# Guess the Color



## TexanFreedom (Apr 2, 2012)

I didn't see a thread like this, but I decided to make one. 
Can anyone guess these colors? -without doing research or a google search 










































































_If there is already a thread like this, please tell me, and disregard this_


----------



## AbbyLee (Feb 1, 2012)

1. ?
2. Red Dun
3. Cremello splash
4. Cremello tobiano
5. Red dun
6. Flaxen Chestnut
7. Grullo overo
8. Red roan
9. Red roan overo


----------



## Chiilaa (Aug 12, 2010)

Black minimal tobiano with frame.

Amber Champagne 

Cremello and splashed white

Cremello

Amber champagne

Silver bay

Black dun frame and splash

Bay roan (maybe with dun?)

Bay roan frame and sabino


----------



## ThirteenAcres (Apr 27, 2012)

If you get a chance, chiilaa, check out the dappled mustang on my "help me learn colors" thread.
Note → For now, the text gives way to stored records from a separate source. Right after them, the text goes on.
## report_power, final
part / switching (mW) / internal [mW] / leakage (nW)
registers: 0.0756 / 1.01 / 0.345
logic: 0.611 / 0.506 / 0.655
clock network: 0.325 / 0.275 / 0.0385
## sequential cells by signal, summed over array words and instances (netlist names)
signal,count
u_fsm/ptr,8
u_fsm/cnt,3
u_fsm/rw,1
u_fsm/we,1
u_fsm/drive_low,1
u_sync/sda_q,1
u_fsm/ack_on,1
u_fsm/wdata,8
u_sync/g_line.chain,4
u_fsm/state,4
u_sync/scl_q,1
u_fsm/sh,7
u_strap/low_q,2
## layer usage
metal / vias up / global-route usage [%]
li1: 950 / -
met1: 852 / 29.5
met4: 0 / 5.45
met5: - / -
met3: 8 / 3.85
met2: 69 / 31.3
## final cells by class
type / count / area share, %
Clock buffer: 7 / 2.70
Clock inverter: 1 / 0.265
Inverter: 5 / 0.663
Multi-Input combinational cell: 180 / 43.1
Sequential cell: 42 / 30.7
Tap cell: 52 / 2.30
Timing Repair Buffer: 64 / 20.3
File: src/rtl/sirq_host_seq.sv
module sirq_host_seq
  import sirq_host_pkg::*;
#(
  parameter int NUM_FRAMES = 16,
  parameter int IDLE_GAP   = 4,
  localparam int FIDX_W    = $clog2(NUM_FRAMES),
  localparam int CNT_MAX   = (IDLE_GAP > 8) ? IDLE_GAP : 8,
  localparam int CNT_W     = $clog2(CNT_MAX + 1)
) (
  input  logic              clk,
  input  logic              rst_n,
  input  logic              quiet_mode_i,
  input  logic [2:0]        start_width_i,
  input  logic              line_i,
  output logic              line_oe_o,
  output logic              line_out_o,
  output logic              sample_en_o,
  output logic [FIDX_W-1:0] frame_o,
  output logic              commit_o
);

  sirq_state_e       st_q, st_d;
  logic [CNT_W-1:0]  cnt_q, cnt_d;
  logic [1:0]        phase_q, phase_d;
  logic [FIDX_W-1:0] frame_q, frame_d;
  logic              mode_q, mode_d;   // 1 = quiet
  logic [3:0]        low_len;

  // total start low clocks: 4 + W, clamped to 8
  always_comb begin
    if (start_width_i > 3'd4) low_len = 4'd8;
    else                      low_len = 4'd4 + {1'b0, start_width_i};
  end

  always_comb begin
    st_d    = st_q;
    cnt_d   = cnt_q;
    phase_d = phase_q;
    frame_d = frame_q;
    mode_d  = mode_q;
    case (st_q)
      ST_IDLE: begin
        if (mode_q) begin
          if (!line_i) begin
            st_d  = ST_START;
            cnt_d = CNT_W'(low_len - 4'd2);
          end
        end else if (cnt_q == '0) begin
          st_d  = ST_START;
          cnt_d = CNT_W'(low_len - 4'd1);
        end else begin
          cnt_d = cnt_q - CNT_W'(1);
        end
      end
      ST_START: begin
        if (cnt_q == '0) st_d = ST_START_HI;
        else             cnt_d = cnt_q - CNT_W'(1);
      end
      ST_START_HI: begin
        st_d    = ST_FRAME;
        phase_d = 2'd0;
        frame_d = '0;
      end
      ST_FRAME: begin
        if (phase_q == 2'd2) begin
          phase_d = 2'd0;
          if (frame_q == FIDX_W'(NUM_FRAMES - 1)) begin
            st_d   = ST_STOP;
            mode_d = quiet_mode_i;
            cnt_d  = quiet_mode_i ? CNT_W'(1) : CNT_W'(2);
          end else begin
            frame_d = frame_q + FIDX_W'(1);
          end
        end else begin
          phase_d = phase_q + 2'd1;
        end
      end
      ST_STOP: begin
        if (cnt_q == '0) st_d = ST_STOP_HI;
        else             cnt_d = cnt_q - CNT_W'(1);
      end
      ST_STOP_HI: begin
        st_d  = ST_IDLE;
        cnt_d = CNT_W'(IDLE_GAP - 1);
      end
      default: st_d = ST_IDLE;
    endcase
  end

  always_ff @(posedge clk or negedge rst_n) begin
    if (!rst_n) begin
      st_q    <= ST_IDLE;
      cnt_q   <= '0;
      phase_q <= 2'd0;
      frame_q <= '0;
      mode_q  <= 1'b0;
    end else begin
      st_q    <= st_d;
      cnt_q   <= cnt_d;
      phase_q <= phase_d;
      frame_q <= frame_d;
      mode_q  <= mode_d;
    end
  end

  assign line_oe_o   = (st_q == ST_START) || (st_q == ST_START_HI) ||
                       (st_q == ST_STOP)  || (st_q == ST_STOP_HI);
  assign line_out_o  = (st_q == ST_START_HI) || (st_q == ST_STOP_HI);
  assign sample_en_o = (st_q == ST_FRAME) && (phase_q == 2'd0);
  assign frame_o     = frame_q;
  assign commit_o    = (st_q == ST_STOP_HI);

  // one high clock follows the last start low clock
  a_r4_high_after_start: assert property (@(posedge clk) disable iff (!rst_n)
    (st_q == ST_START && cnt_q == '0) |=> (line_oe_o && line_out_o));

  // every driven-high clock is followed by release
  a_r6_release_after_high: assert property (@(posedge clk) disable iff (!rst_n)
    (line_oe_o && line_out_o) |=> !line_oe_o);

  // quiet idle with a high line never starts a cycle
  a_r3_quiet_no_self_start: assert property (@(posedge clk) disable iff (!rst_n)
    (st_q == ST_IDLE && mode_q && line_i) |=> !line_oe_o);

  // continuous idle gap not yet elapsed keeps the line released
  a_r8_gap_respected: assert property (@(posedge clk) disable iff (!rst_n)
    (st_q == ST_IDLE && !mode_q && cnt_q != '0) |=> !line_oe_o);

endmodule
I'm really thinking amber champagne on it as well.

Beautiful horses, OP!


----------



## TexanFreedom (Apr 2, 2012)

Almost all were right! 

black Tobaino
Palomino Dun (or dunalino) 
Cremello splash 
Perlino tovero (this one was gene tested) 
amber dun
silver bay
grulla Frame
Bay dun roan
Bay dun roan splash (no frame)


----------